● **Exercise**
Beneath this instruction is a listing; print exactly the lines in it starting at the line that contains "until the output" and going through the line that contains "motor_id[31:0], speed[63:32], timeout[79:64]".

● **Given records**
<file path="src/rtl/core/dspg_pkg.sv">
// Shared constants for the dual step/direction pulse generator.
package dspg_pkg;

  // Motor identifiers on the command stream.
  localparam logic [31:0] ID_MOTOR0 = 32'h0000_0100;
  localparam logic [31:0] ID_MOTOR1 = 32'h0000_0101;

  // Time scale constants.
  localparam int unsigned QUOT_W    = 20;
  localparam logic [QUOT_W-1:0] US_PER_S = 20'd1000000;
  localparam logic [9:0]  US_PER_MS = 10'd1000;
  localparam int unsigned PROD_W    = 26;

  // Command codes carried in the input tuser bit.
  localparam logic CMD_TICK  = 1'b0;
  localparam logic CMD_SPEED = 1'b1;

  // Configuration register indexes and reset values.
  localparam int unsigned CFG_IDX_W = 2;
  localparam logic [CFG_IDX_W-1:0] CFG_MAX_SPEED = 2'd0;
  localparam logic [CFG_IDX_W-1:0] CFG_PULSE_W   = 2'd1;
  localparam logic [CFG_IDX_W-1:0] CFG_DIR_SETUP = 2'd2;
  localparam logic [15:0] MAX_SPEED_RST = 16'd20000;
  localparam logic [7:0]  PULSE_W_RST   = 8'd2;
  localparam logic [7:0]  DIR_SETUP_RST = 8'd10;

endpackage

</file>
<file path="src/rtl/core/dual_stepper_pulse_generator_top.sv">
// Dual stepper pulse generator: command decode, shared time unit and divider.
//
//  Channel     | Direction | Word contents
//  s_axis      | in        | tuser: command; tdata: motor_id, speed, timeout
//  m_axis      | out       | tuser: accepted; tdata: read_speed, steps, dirs, lamps, safe
//  cfg         | in        | write enable, register index, write data
//
// A tick word takes one time increment, then one to four steps per motor through
// the shared 64-bit adder and comparator.
// A set-speed word runs the 20-step restoring divider that forms 1000000 / speed.
// An unknown id or a stop goes from the magnitude check straight to the result.
// The block takes one word at a time; a finished word waits until the output
// register is free, and input is taken again in the cycle after it is loaded.
// Reset clears time and both motor channels and loads the configuration defaults.
module dual_stepper_pulse_generator_top (
  input  logic                           clk_i,
  input  logic                           rst_ni,
  // tdata: motor_id[31:0], speed[63:32], timeout[79:64]
  input  logic [79:0]                    s_axis_tdata_i,
  // tuser: command[0]
  input  logic                           s_axis_tuser_i,
  input  logic                           s_axis_tvalid_i,
  output logic                           s_axis_tready_o,
  // tdata: read_speed[16:0], step_lines[18:17], dir_lines[20:19],
  //        busy_lamps[22:21], safe_stopped[24:23], zero fill[31:25]
  output logic [31:0]                    m_axis_tdata_o,
  // tuser: accepted[0]
  output logic                           m_axis_tuser_o,
  output logic                           m_axis_tvalid_o,
  input  logic                           m_axis_tready_i,
  input  logic                           cfg_we_i,
  input  logic [dspg_pkg::CFG_IDX_W-1:0] cfg_idx_i,
  input  logic [15:0]                    cfg_wdata_i
);

  typedef enum logic [3:0] {
    ST_IDLE,
    ST_TINC,
    ST_TWD,
    ST_TFALL,
    ST_TRISE,
    ST_TNEXT,
    ST_SMAG,
    ST_SDIV,
    ST_SSET,
    ST_SDL,
    ST_FIN
  } state_e;

  localparam int unsigned QW = dspg_pkg::QUOT_W;
  localparam int unsigned PW = dspg_pkg::PROD_W;

  // Control and channel state.
  state_e        state_q, state_d;
  logic          ch_q, ch_d;
  logic          known_q, known_d;
  logic [4:0]    cnt_q, cnt_d;
  logic [15:0]   max_speed_q;
  logic [7:0]    pulse_w_q;
  logic [7:0]    dir_setup_q;
  logic [63:0]   time_q, time_d;
  logic [16:0]   spd_q [2];
  logic [16:0]   spd_d [2];
  logic [15:0]   rate_q [2];
  logic [15:0]   rate_d [2];
  logic [QW-1:0] intv_q [2];
  logic [QW-1:0] intv_d [2];
  logic [63:0]   nrise_q [2];
  logic [63:0]   nrise_d [2];
  logic [63:0]   fall_q [2];
  logic [63:0]   fall_d [2];
  logic [63:0]   dl_q [2];
  logic [63:0]   dl_d [2];
  logic [1:0]    armed_q, armed_d;
  logic [1:0]    step_q, step_d;
  logic [1:0]    dir_q, dir_d;
  logic [1:0]    lamp_q, lamp_d;
  logic [1:0]    safe_q, safe_d;
  logic          acc_q, acc_d;
  logic [16:0]   rspd_q, rspd_d;
  logic          m_valid_q, m_valid_d;

  // Payload registers.
  logic [31:0]   speed_q, speed_d;
  logic [15:0]   tmo_q, tmo_d;
  logic [15:0]   mag_q, mag_d;
  logic [PW-1:0] prod_q, prod_d;
  logic [15:0]   rem_q, rem_d;
  logic [QW-1:0] quot_q, quot_d;
  logic [24:0]   out_q, out_d;
  logic          out_acc_q, out_acc_d;

  // Shared time unit: one adder and one comparator against the current time.
  logic [63:0]   add_opnd;
  logic [63:0]   sum;
  logic [63:0]   cmp_opnd;
  logic          ge;

  // Magnitude and divider step.
  logic [31:0]   mag32;
  logic [15:0]   mag_sat;
  logic [16:0]   trial;
  logic          qbit;

  logic          s_fire;
  logic          out_free;

  assign s_fire   = s_axis_tvalid_i && s_axis_tready_o;
  assign out_free = !m_valid_q || m_axis_tready_i;

  // Operand selection for the shared adder and comparator.
  always_comb begin
    add_opnd = 64'd1;
    cmp_opnd = nrise_q[ch_q];
    case (state_q)
      ST_TRISE: add_opnd = {56'd0, pulse_w_q};
      ST_TNEXT: add_opnd = {{(64-QW){1'b0}}, intv_q[ch_q]};
      ST_SSET:  add_opnd = {56'd0, dir_setup_q};
      ST_SDL:   add_opnd = {{(64-PW){1'b0}}, prod_q};
      default:  add_opnd = 64'd1;
    endcase
    case (state_q)
      ST_TWD:   cmp_opnd = dl_q[ch_q];
      ST_TFALL: cmp_opnd = fall_q[ch_q];
      default:  cmp_opnd = nrise_q[ch_q];
    endcase
  end

  assign sum = time_q + add_opnd;
  assign ge  = time_q >= cmp_opnd;

  // Requested magnitude, saturated to the maximum rate.
  assign mag32   = speed_q[31] ? (32'd0 - speed_q) : speed_q;
  assign mag_sat = (mag32 > {16'd0, max_speed_q}) ? max_speed_q : mag32[15:0];

  // One restoring division step on the constant dividend.
  assign trial = {rem_q, dspg_pkg::US_PER_S[cnt_q]};
  assign qbit  = trial >= {1'b0, mag_q};

  // Sequencer.
  always_comb begin
    state_d   = state_q;
    ch_d      = ch_q;
    known_d   = known_q;
    cnt_d     = cnt_q;
    time_d    = time_q;
    spd_d     = spd_q;
    rate_d    = rate_q;
    intv_d    = intv_q;
    nrise_d   = nrise_q;
    fall_d    = fall_q;
    dl_d      = dl_q;
    armed_d   = armed_q;
    step_d    = step_q;
    dir_d     = dir_q;
    lamp_d    = lamp_q;
    safe_d    = safe_q;
    acc_d     = acc_q;
    rspd_d    = rspd_q;
    m_valid_d = m_valid_q && !m_axis_tready_i;
    speed_d   = speed_q;
    tmo_d     = tmo_q;
    mag_d     = mag_q;
    prod_d    = prod_q;
    rem_d     = rem_q;
    quot_d    = quot_q;
    out_d     = out_q;
    out_acc_d = out_acc_q;

    unique case (state_q)
      ST_IDLE: begin
        if (s_fire) begin
          speed_d = s_axis_tdata_i[63:32];
          tmo_d   = s_axis_tdata_i[79:64];
          known_d = (s_axis_tdata_i[31:0] == dspg_pkg::ID_MOTOR0) ||
                    (s_axis_tdata_i[31:0] == dspg_pkg::ID_MOTOR1);
          ch_d    = s_axis_tdata_i[31:0] == dspg_pkg::ID_MOTOR1;
          safe_d  = 2'b00;
          acc_d   = 1'b0;
          rspd_d  = 17'd0;
          if (s_axis_tuser_i == dspg_pkg::CMD_TICK) begin
            state_d = ST_TINC;
          end else begin
            state_d = ST_SMAG;
          end
        end
      end

      // Tick: advance time, then serve motor 0 and motor 1.
      ST_TINC: begin
        time_d  = sum;
        ch_d    = 1'b0;
        state_d = ST_TWD;
      end

      ST_TWD: begin
        if (armed_q[ch_q] && ge) begin
          step_d[ch_q]  = 1'b0;
          lamp_d[ch_q]  = 1'b0;
          spd_d[ch_q]   = 17'd0;
          rate_d[ch_q]  = 16'd0;
          armed_d[ch_q] = 1'b0;
          dl_d[ch_q]    = 64'd0;
          safe_d[ch_q]  = 1'b1;
          ch_d          = 1'b1;
          state_d       = ch_q ? ST_FIN : ST_TWD;
        end else begin
          state_d = ST_TFALL;
        end
      end

      ST_TFALL: begin
        if (step_q[ch_q] && ge) begin
          step_d[ch_q] = 1'b0;
        end
        state_d = ST_TRISE;
      end

      ST_TRISE: begin
        if (rate_q[ch_q] == 16'd0 || step_q[ch_q] || !ge) begin
          ch_d    = 1'b1;
          state_d = ch_q ? ST_FIN : ST_TWD;
        end else begin
          step_d[ch_q] = 1'b1;
          fall_d[ch_q] = sum;
          state_d      = ST_TNEXT;
        end
      end

      ST_TNEXT: begin
        nrise_d[ch_q] = sum;
        ch_d          = 1'b1;
        state_d       = ch_q ? ST_FIN : ST_TWD;
      end

      // Set speed: skip an unknown id, saturate, then stop or start the divider.
      ST_SMAG: begin
        if (!known_q) begin
          state_d = ST_FIN;
        end else if (mag_sat == 16'd0) begin
          step_d[ch_q]  = 1'b0;
          lamp_d[ch_q]  = 1'b0;
          spd_d[ch_q]   = 17'd0;
          rate_d[ch_q]  = 16'd0;
          armed_d[ch_q] = 1'b0;
          dl_d[ch_q]    = 64'd0;
          acc_d         = 1'b1;
          state_d       = ST_FIN;
        end else begin
          mag_d   = mag_sat;
          prod_d  = PW'(tmo_q) * PW'(dspg_pkg::US_PER_MS);
          rem_d   = 16'd0;
          cnt_d   = 5'(QW - 1);
          state_d = ST_SDIV;
        end
      end

      ST_SDIV: begin
        rem_d  = qbit ? 16'(trial - {1'b0, mag_q}) : trial[15:0];
        quot_d = {quot_q[QW-2:0], qbit};
        cnt_d  = cnt_q - 5'd1;
        if (cnt_q == 5'd0) begin
          state_d = ST_SSET;
        end
      end

      ST_SSET: begin
        step_d[ch_q]  = 1'b0;
        dir_d[ch_q]   = !speed_q[31];
        lamp_d[ch_q]  = 1'b1;
        spd_d[ch_q]   = speed_q[31] ? (17'd0 - {1'b0, mag_q}) : {1'b0, mag_q};
        rspd_d        = speed_q[31] ? (17'd0 - {1'b0, mag_q}) : {1'b0, mag_q};
        rate_d[ch_q]  = mag_q;
        intv_d[ch_q]  = quot_q;
        nrise_d[ch_q] = sum;
        acc_d         = 1'b1;
        state_d       = ST_SDL;
      end

      ST_SDL: begin
        armed_d[ch_q] = tmo_q != 16'd0;
        dl_d[ch_q]    = (tmo_q != 16'd0) ? sum : 64'd0;
        state_d       = ST_FIN;
      end

      // Hand the result word to the output register.
      ST_FIN: begin
        if (out_free) begin
          out_d     = {safe_q, lamp_q, dir_q, step_q, rspd_q};
          out_acc_d = acc_q;
          m_valid_d = 1'b1;
          state_d   = ST_IDLE;
        end
      end

      default: state_d = ST_IDLE;
    endcase
  end

  // State, channel and configuration registers.
  always_ff @(posedge clk_i or negedge rst_ni) begin
    if (!rst_ni) begin
      state_q     <= ST_IDLE;
      ch_q        <= 1'b0;
      known_q     <= 1'b0;
      cnt_q       <= 5'd0;
      time_q      <= 64'd0;
      spd_q       <= '{default: '0};
      rate_q      <= '{default: '0};
      intv_q      <= '{default: '0};
      nrise_q     <= '{default: '0};
      fall_q      <= '{default: '0};
      dl_q        <= '{default: '0};
      armed_q     <= 2'b00;
      step_q      <= 2'b00;
      dir_q       <= 2'b00;
      lamp_q      <= 2'b00;
      safe_q      <= 2'b00;
      acc_q       <= 1'b0;
      rspd_q      <= 17'd0;
      m_valid_q   <= 1'b0;
      max_speed_q <= dspg_pkg::MAX_SPEED_RST;
      pulse_w_q   <= dspg_pkg::PULSE_W_RST;
      dir_setup_q <= dspg_pkg::DIR_SETUP_RST;
    end else begin
      state_q   <= state_d;
      ch_q      <= ch_d;
      known_q   <= known_d;
      cnt_q     <= cnt_d;
      time_q    <= time_d;
      spd_q     <= spd_d;
      rate_q    <= rate_d;
      intv_q    <= intv_d;
      nrise_q   <= nrise_d;
      fall_q    <= fall_d;
      dl_q      <= dl_d;
      armed_q   <= armed_d;
      step_q    <= step_d;
      dir_q     <= dir_d;
      lamp_q    <= lamp_d;
      safe_q    <= safe_d;
      acc_q     <= acc_d;
      rspd_q    <= rspd_d;
      m_valid_q <= m_valid_d;
      if (cfg_we_i) begin
        unique case (cfg_idx_i)
          dspg_pkg::CFG_MAX_SPEED: max_speed_q <= cfg_wdata_i;
          dspg_pkg::CFG_PULSE_W:   pulse_w_q   <= cfg_wdata_i[7:0];
          dspg_pkg::CFG_DIR_SETUP: dir_setup_q <= cfg_wdata_i[7:0];
          default: ;
        endcase
      end
    end
  end

  // Operand and result payload registers.
  always_ff @(posedge clk_i) begin
    speed_q   <= speed_d;
    tmo_q     <= tmo_d;
    mag_q     <= mag_d;
    prod_q    <= prod_d;
    rem_q     <= rem_d;
    quot_q    <= quot_d;
    out_q     <= out_d;
    out_acc_q <= out_acc_d;
  end

  assign s_axis_tready_o = state_q == ST_IDLE;
  assign m_axis_tvalid_o = m_valid_q;
  assign m_axis_tuser_o  = out_acc_q;
  assign m_axis_tdata_o  = {7'd0, out_q};

`ifndef SYNTH
  // A set-speed result never reports a watchdog stop.
  a_no_safe_on_accept: assert property (@(posedge clk_i) disable iff (!rst_ni)
    (m_axis_tvalid_o && m_axis_tuser_o) |-> (m_axis_tdata_o[24:23] == 2'b00))
    else $error("safe stop reported on a set-speed word");

  // An unknown id or a tick reports zero speed.
  a_rspd_zero: assert property (@(posedge clk_i) disable iff (!rst_ni)
    (m_axis_tvalid_o && !m_axis_tuser_o) |-> (m_axis_tdata_o[16:0] == 17'd0))
    else $error("speed reported without an accepted command");

  // A step line is only high while the busy lamp is lit.
  a_step_needs_lamp: assert property (@(posedge clk_i) disable iff (!rst_ni)
    m_axis_tvalid_o |-> ((m_axis_tdata_o[18:17] & ~m_axis_tdata_o[22:21]) == 2'b00))
    else $error("step line high on an idle motor");

  // A running motor always has a nonzero step interval.
  a_intv_nonzero: assert property (@(posedge clk_i) disable iff (!rst_ni)
    (rate_q[0] == 16'd0 || intv_q[0] != '0) && (rate_q[1] == 16'd0 || intv_q[1] != '0))
    else $error("running motor with zero interval");

  // The block takes one word at a time.
  a_one_at_a_time: assert property (@(posedge clk_i) disable iff (!rst_ni)
    s_fire |=> !s_axis_tready_o)
    else $error("input taken while a word is in progress");
`endif

endmodule

</file>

● **Written response**
// The block takes one word at a time; a finished word waits until the output
// register is free, and input is taken again in the cycle after it is loaded.
// Reset clears time and both motor channels and loads the configuration defaults.
module dual_stepper_pulse_generator_top (
  input  logic                           clk_i,
  input  logic                           rst_ni,
  // tdata: motor_id[31:0], speed[63:32], timeout[79:64]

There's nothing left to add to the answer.